Que faire au Zanzibar : les plus belles expériences à vivre sur l’île

Zanzibar évoque souvent une image simple : sable blanc, eau turquoise et cocotiers penchés au-dessus de l’océan Indien. Cette image est juste, mais elle ne raconte qu’une partie de l’île. Zanzibar se découvre aussi dans les ruelles de Stone Town, sur les marchés aux épices, dans les villages de pêcheurs et au fil des marées qui transforment complètement le paysage.

J’ai trouvé l’île intéressante précisément parce qu’elle ne se limite pas à une destination balnéaire. On peut y passer une matinée dans une vieille ville chargée d’histoire, déjeuner d’un poisson grillé les pieds dans le sable et terminer la journée dans l’eau avec un masque et un tuba. Voici les plus belles expériences à vivre à Zanzibar, avec quelques repères pratiques pour organiser un séjour sans perdre de temps.

Explorer Stone Town, le cœur historique de Zanzibar

Stone Town est la première étape à prévoir, même si vous rêvez surtout de plages. La vieille ville se parcourt à pied, dans un enchevêtrement de ruelles étroites où les bâtiments portent les traces des influences arabes, indiennes, africaines et européennes. Il faut accepter de se perdre un peu. C’est souvent en quittant les rues les plus fréquentées que l’on découvre les scènes les plus intéressantes : une boutique minuscule, des enfants qui jouent devant une porte sculptée ou un artisan au travail.

Les portes en bois sont l’un des éléments les plus remarquables de Stone Town. Certaines sont richement décorées, avec des motifs floraux ou géométriques.
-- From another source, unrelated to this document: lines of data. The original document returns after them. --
**src/rtl/clk_frame_gen.sv**
```systemverilog
// Bit-clock / frame-sync generator: divides CLK_IN into BCLK and FSYNC for I2S or TDM
// frames, with CLK_IN-domain edge strobes and frame-aligned, glitch-free rate switching.
module clk_frame_gen #(
    parameter int unsigned CLK_FREQ    = 122880000,
    parameter int unsigned CHANNELS    = 2,
    parameter int unsigned SLOT_BITS   = 32,
    parameter int unsigned FSYNC_PULSE = 0
) (
    input  logic                          CLK_IN,
    input  logic                          reset,
    input  logic [1:0]                    Speed,
    output logic                          BCLK,
    output logic                          Brise,
    output logic                          Bfall,
    output logic                          FSYNC,
    output logic                          Fstart,
    output logic [$clog2(CHANNELS)-1:0]   SLOT,
    output logic [4:0]                    BIT,
    output logic [1:0]                    Speed_active
);
    localparam int SW = $clog2(CHANNELS);

    function automatic longint bdiv_full(input int s);
        return longint'(CLK_FREQ) /
               (longint'(48000) * (longint'(1) << s) * longint'(CHANNELS) * longint'(SLOT_BITS));
    endfunction

    localparam longint BD_MIN = bdiv_full(3);
    localparam longint BD_MAX = bdiv_full(0);

    localparam logic [15:0] BD0 = 16'(bdiv_full(0));
    localparam logic [15:0] BD1 = 16'(bdiv_full(1));
    localparam logic [15:0] BD2 = 16'(bdiv_full(2));
    localparam logic [15:0] BD3 = 16'(bdiv_full(3));

    localparam logic [SW-1:0] SLOT_LAST = SW'(CHANNELS - 1);
    localparam logic [SW-1:0] SLOT_HALF = SW'(CHANNELS / 2);
    localparam logic [4:0]    BIT_TOP   = 5'(SLOT_BITS - 1);

    // Reject configurations the divider cannot produce cleanly.
    if (BD_MIN < 2 || BD_MAX > 65535) begin : g_bad_div
        $error("clk_frame_gen: BDIV out of range 2..65535 for some Speed");
    end
    if (CHANNELS < 2 || (CHANNELS % 2) != 0) begin : g_bad_ch
        $error("clk_frame_gen: CHANNELS must be even and >= 2");
    end
    if (SLOT_BITS < 8 || SLOT_BITS > 32) begin : g_bad_sb
        $error("clk_frame_gen: SLOT_BITS must be 8..32");
    end

    function automatic logic [15:0] bdiv_sel(input logic [1:0] s);
        case (s)
            2'b00:   return BD0;
            2'b01:   return BD1;
            2'b10:   return BD2;
            default: return BD3;
        endcase
    endfunction

    logic [15:0]   bcnt, bcnt_n, div_cur, div_next;
    logic          wrap, frame_end;
    logic          bclk_n, brise_n, fsync_n;
    logic [SW-1:0] slot_n;
    logic [4:0]    bit_n;
    logic [1:0]    spd_n;

    always_comb begin
        div_cur   = bdiv_sel(Speed_active);
        wrap      = (bcnt == div_cur - 16'd1);
        frame_end = wrap && (SLOT == SLOT_LAST) && (BIT == 5'd0);
        spd_n     = Speed_active;
        div_next  = div_cur;
        bcnt_n    = bcnt + 16'd1;
        slot_n    = SLOT;
        bit_n     = BIT;

        // The new rate takes over exactly at the wrap that starts the next frame,
        // so the period ending here is still a full old-rate period.
        if (frame_end) begin
            spd_n    = Speed;
            div_next = bdiv_sel(Speed);
        end

        if (wrap) begin
            bcnt_n = 16'd0;
            if (BIT == 5'd0) begin
                bit_n  = BIT_TOP;
                slot_n = (SLOT == SLOT_LAST) ? '0 : SLOT + SW'(1);
            end else begin
                bit_n = BIT - 5'd1;
            end
        end

        bclk_n  = (bcnt_n >= (div_next >> 1));
        brise_n = (bcnt_n == (div_next >> 1));

        if (FSYNC_PULSE != 0)
            fsync_n = (slot_n == '0) && (bit_n == BIT_TOP);
        else
            fsync_n = (slot_n >= SLOT_HALF);
    end

    always_ff @(posedge CLK_IN or posedge reset) begin
        if (reset) begin
            bcnt         <= BD0 - 16'd1;
            BCLK         <= 1'b0;
            Brise        <= 1'b0;
            Bfall        <= 1'b0;
            Fstart       <= 1'b0;
            SLOT         <= SLOT_LAST;
            BIT          <= 5'd0;
            FSYNC        <= (FSYNC_PULSE == 0);
            Speed_active <= 2'b00;
        end else begin
            bcnt         <= bcnt_n;
            BCLK         <= bclk_n;
            Brise        <= brise_n;
            Bfall        <= wrap;
            Fstart       <= frame_end;
            SLOT         <= slot_n;
            BIT          <= bit_n;
            FSYNC        <= fsync_n;
            Speed_active <= spd_n;
        end
    end

endmodule
```
**config.mk**
```make
export PLATFORM = sky130hd
export DESIGN_NAME = clk_frame_gen
export DESIGN_NICKNAME = d
export VERILOG_FILES = /design/src/rtl/clk_frame_gen.sv
export SDC_FILE = /design/constraint.sdc
export NUM_CORES = 1
export LEC_CHECK = 0
export ABC_CLOCK_PERIOD_IN_PS = 3000
export CAP_MARGIN = 10
export CORE_ASPECT_RATIO = 1.25
export CORE_MARGIN = 2
export CORE_UTILIZATION = 40
export CTS_CLUSTER_DIAMETER = 120
export CTS_CLUSTER_SIZE = 10
export DETAILED_ROUTE_END_ITERATION = 8
export PLACE_DENSITY = 0.72
export SKIP_CTS_REPAIR_TIMING = 1
export SYNTH_ARGS = -nofsm -noshare
export SYNTH_HDL_FRONTEND = slang
export SYNTH_SLANG_ARGS = --single-unit
export TNS_END_PERCENT = 20
```
**constraint.sdc**
```tcl
create_clock -name CLK_IN -period 3 [get_ports CLK_IN]
set_clock_uncertainty 0.05 [all_clocks]
set_input_delay 0.6 -clock CLK_IN [delete_from_list [all_inputs] [get_ports CLK_IN]]
set_output_delay 0.6 -clock CLK_IN [all_outputs]
set_load 0.01 [all_outputs]
```
==> flow_results.org <==
** Timing
- Final Cycle Share :: 98.4%
- Timing would allow up to 339 MHz.
- On the final layout, the worst hold slack is 0.486 ns.
- Setup repair after global routing missed its margin :: yes
- PnR worst setup slack :: 0.0477 ns
- Measured against its own limit, the worst slew margin works out to 70.0%.
- The count of final max-slew check failures came to 0.
- Min cycle time layout :: 2.95 ns
- At the pin with the least slew margin, the transition time is 0.449 ns.
- Setup violation total in the final timing report :: 0
- The final count of hold timing violations is 0.

** Cells and area
- Counting the fill cells in the layout gives 381.
- Layout-stage area growth over the synthesis result :: 32.5%
- In the final layout, the multi-input gates occupy 0.00116 mm².
- The repair_antennas step left the layout with diodes totalling 0.
- Cells with a size suffix above 1 make up 30.3% of the layout.
- In the final layout, flip-flops and latches occupy 709 µm².
- Post-layout nets :: 240

** Die
- The die covers 0.00515 mm².
- Core Rows :: 27
- Std-Cell Core Area :: 0.00443 mm²
- 17 I/O pins were placed.
- The floorplan step set the die height to 79.7 µm.
- The die is 64.6 µm wide.
- Once the floorplan was initialized, standard cells occupied 41.4% of the core.

** Clock network
- Clock tree synthesis found a total of 28 sinks.
- The root buffer cell chosen for the clock tree is sky130_fd_sc_hd__clkbuf_8.
- In this run the number of H-tree levels came out at 1.
- Total clock buffers created by CTS :: 3
- CTS clock-pin slew for the worst setup and hold paths :: 0.10 ns
- For the worst-skew pair, the clock arrives at the later sink with an insertion delay of 0.28 ns.
- TritonCTS built the clock tree.
- Clk buf depth :: 2

** Global route
- First-pass GRT wire length :: 6.39 mm
- Maximum number of pins on one net before global-route repair :: 29
- Global routing used 15.8% of the available tracks.
- The initial antenna violation count came to 0.
- The number of global-route vias before repair came to 1372.
- Gr ovfl total :: 0

** Synthesis
- In this run the mean area of a mapped cell was 10.5 µm².
- After synthesis, flip-flops and latches occupy 38.5% of the total area.
- Synth warnings :: 0
- The mapped netlist covers 0.00183 mm².
- Nets in the synthesized netlist :: 193
- Number of synthesized flops with an enable pin :: 0
- Most common cell in the netlist :: sky130_fd_sc_hd__dfrtp_1
- Counting flops and latches in the post-synthesis netlist gives 28.
- Share of the synthesized area in the top cell type :: 31.4%
- Main synth FF type :: sky130_fd_sc_hd__dfrtp_1
- After synthesis, the share of flip-flops with an asynchronous set or reset is 100%.
- Ranked by instance count, the synthesized netlist is headed by sky130_fd_sc_hd__dfrtp_1, sky130_fd_sc_hd__nor2_1, sky130_fd_sc_hd__ha_1, sky130_fd_sc_hd__xnor2_1, sky130_fd_sc_hd__nand2_1.
- Leading area contributor after synthesis :: sky130_fd_sc_hd__dfrtp_1
- In the post-synthesis netlist, the biggest area contributors are sky130_fd_sc_hd__dfrtp_1, sky130_fd_sc_hd__ha_1, sky130_fd_sc_hd__dfstp_2, sky130_fd_sc_hd__xnor2_1, sky130_fd_sc_hd__xor2_1.
- Synthesis produced 175 cells.
- Number of unique standard cell types used by synthesis :: 42

** Worst setup path
- Chain of cells forming the critical path :: ha_1 -> nor2_1 -> xor2_1 -> nor3_4 -> nand3_4 -> mux2_4 -> ha_4 -> nand2b_4 -> a21o_1 -> a211oi_2 -> o21bai_1 -> a211o_1
- On the critical path the largest part of the delay comes from compound AO/OA/AOI/OAI gates.
- Slowest cell on the critical path :: sky130_fd_sc_hd__dfrtp_2
- Arr. time, crit path :: 3.08 ns
- Critical path type :: flip-flop to flip-flop
- Counting both buffers and inverters, the worst setup path holds a total of 0.
- In this run the worst path has a maximum fanout of 4.
- The worst setup path is launched from a flip-flop.
- Kind of end point of the critical path :: flip-flop
- Data on the critical path is required at its endpoint by 3.13 ns.
- In this design, the stage delay of the slowest critical-path cell is 0.46 ns.

** Power
- Net switching is 40.1% of the power.
- In this run the power density over the cells is 960 mW/mm².
- Summed over all cells, the static leakage comes to 1.12 nW.
- Across the VDD grid, the largest voltage drop is 0.531 mV.
- Power dissipated by switching net loads :: 0.000937 W
- Of the total power, registers draw 28.6%.
- The internal power of the cells totals 0.00140 W.
- In this run, the clock network consumes 13.0% of the power.
- Proportion of power drawn by combinational gates :: 58.3%

** Hold path
- Min-Delay Path Class :: flip-flop to flip-flop

** Route
- Dividing the detail-routed wire length by the instance count gives 13.7 µm.
- For this block, the routed nets add up to 3.82 mm of wire.
- Detailed routing inserted a total of 1379 vias.
- After the first detailed-routing iteration, the DRC count stood at 38.
- Detailed-route DRC error count :: 0
- In this run the remaining antenna-violating nets after routing total 0.
- The first detailed-routing pass took 4 iterations.
- Via density per instance :: 4.94

** Place
- After legalization and detailed placement, the total HPWL measured 2.86 mm.
- Prior to clock tree synthesis, the placed netlist has a worst setup slack of -0.0380 ns.
- Final Wtd Congestion :: 0.774
- In this run the tool buffered the top-level ports with 16 buffer cells.

** Job
- Max capacitance violation total :: 0

** Run status
- The run finished with clean final reports.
Elles rappellent la richesse passée des familles marchandes de l’île. L’architecture, elle, est parfois impressionnante et parfois très dégradée. C’est aussi cela, Zanzibar : une beauté réelle, mais rarement parfaitement entretenue.

Parmi les lieux à voir, le vieux fort, le marché de Darajani et l’ancien marché aux esclaves sont incontournables. Le marché est particulièrement animé le matin. On y trouve des fruits tropicaux, des épices, du poisson, de la viande et toutes sortes de produits du quotidien. Les odeurs sont puissantes, les allées parfois encombrées et l’expérience beaucoup plus vivante qu’une visite de marché organisée pour les touristes.
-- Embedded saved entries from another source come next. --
### config.mk
export PLATFORM = sky130hd
export DESIGN_NAME = branch_predict_unit
export DESIGN_NICKNAME = d
export VERILOG_FILES = /design/src/rtl/branch_pkg.sv /design/src/rtl/branch_cond_eval.sv /design/src/rtl/branch_predict_unit.sv
export SDC_FILE = /design/constraint.sdc
export NUM_CORES = 1
export LEC_CHECK = 0
export CAP_MARGIN = 25
export CORE_MARGIN = 3
export CORE_UTILIZATION = 56
export CTS_BUF_LIST = sky130_fd_sc_hd__clkbuf_8 sky130_fd_sc_hd__clkbuf_16
export DETAILED_ROUTE_END_ITERATION = 8
export GPL_TIMING_DRIVEN = 1
export HOLD_SLACK_MARGIN = 0.12
export MAX_ROUTING_LAYER = met4
export PLACE_DENSITY = 0.93
export SLEW_MARGIN = 20
export SYNTH_ARGS = -nofsm -noshare
export SYNTH_HDL_FRONTEND = slang
export SYNTH_SLANG_ARGS = --single-unit
### constraint.sdc
create_clock -name clk -period 11.1 [get_ports clk]
set_input_delay 2.775 -clock clk [delete_from_list [all_inputs] [get_ports clk]]
set_output_delay 2.775 -clock clk [all_outputs]
set_load 0.05 [all_outputs]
Je recommande de consacrer au moins une journée complète à Stone Town, idéalement avec un guide local. Sans explications, on observe les bâtiments ; avec un guide, on comprend l’histoire de la ville, le rôle du sultanat d’Oman, le commerce maritime et la période particulièrement sombre de la traite des esclaves.

Admirer le coucher du soleil depuis les jardins de Forodhani

À la fin de l’après-midi, les jardins de Forodhani deviennent le point de rendez-vous de Stone Town. Les habitants viennent y discuter, les enfants plongent dans l’eau depuis les quais et les vendeurs installent leurs grills. À la tombée de la nuit, l’endroit se transforme en marché de street food.

On peut y goûter des brochettes de fruits de mer, du poulpe grillé, des samoussas, des chapatis, des pizzas de Zanzibar ou encore du jus de canne à sucre. La fameuse pizza locale n’a pas grand-chose à voir avec une pizza italienne : il s’agit plutôt d’une pâte fine garnie de viande, de légumes, d’œuf ou de fromage, puis cuite sur une plaque. C’est simple, plutôt gras, mais parfaitement adapté après une journée de marche.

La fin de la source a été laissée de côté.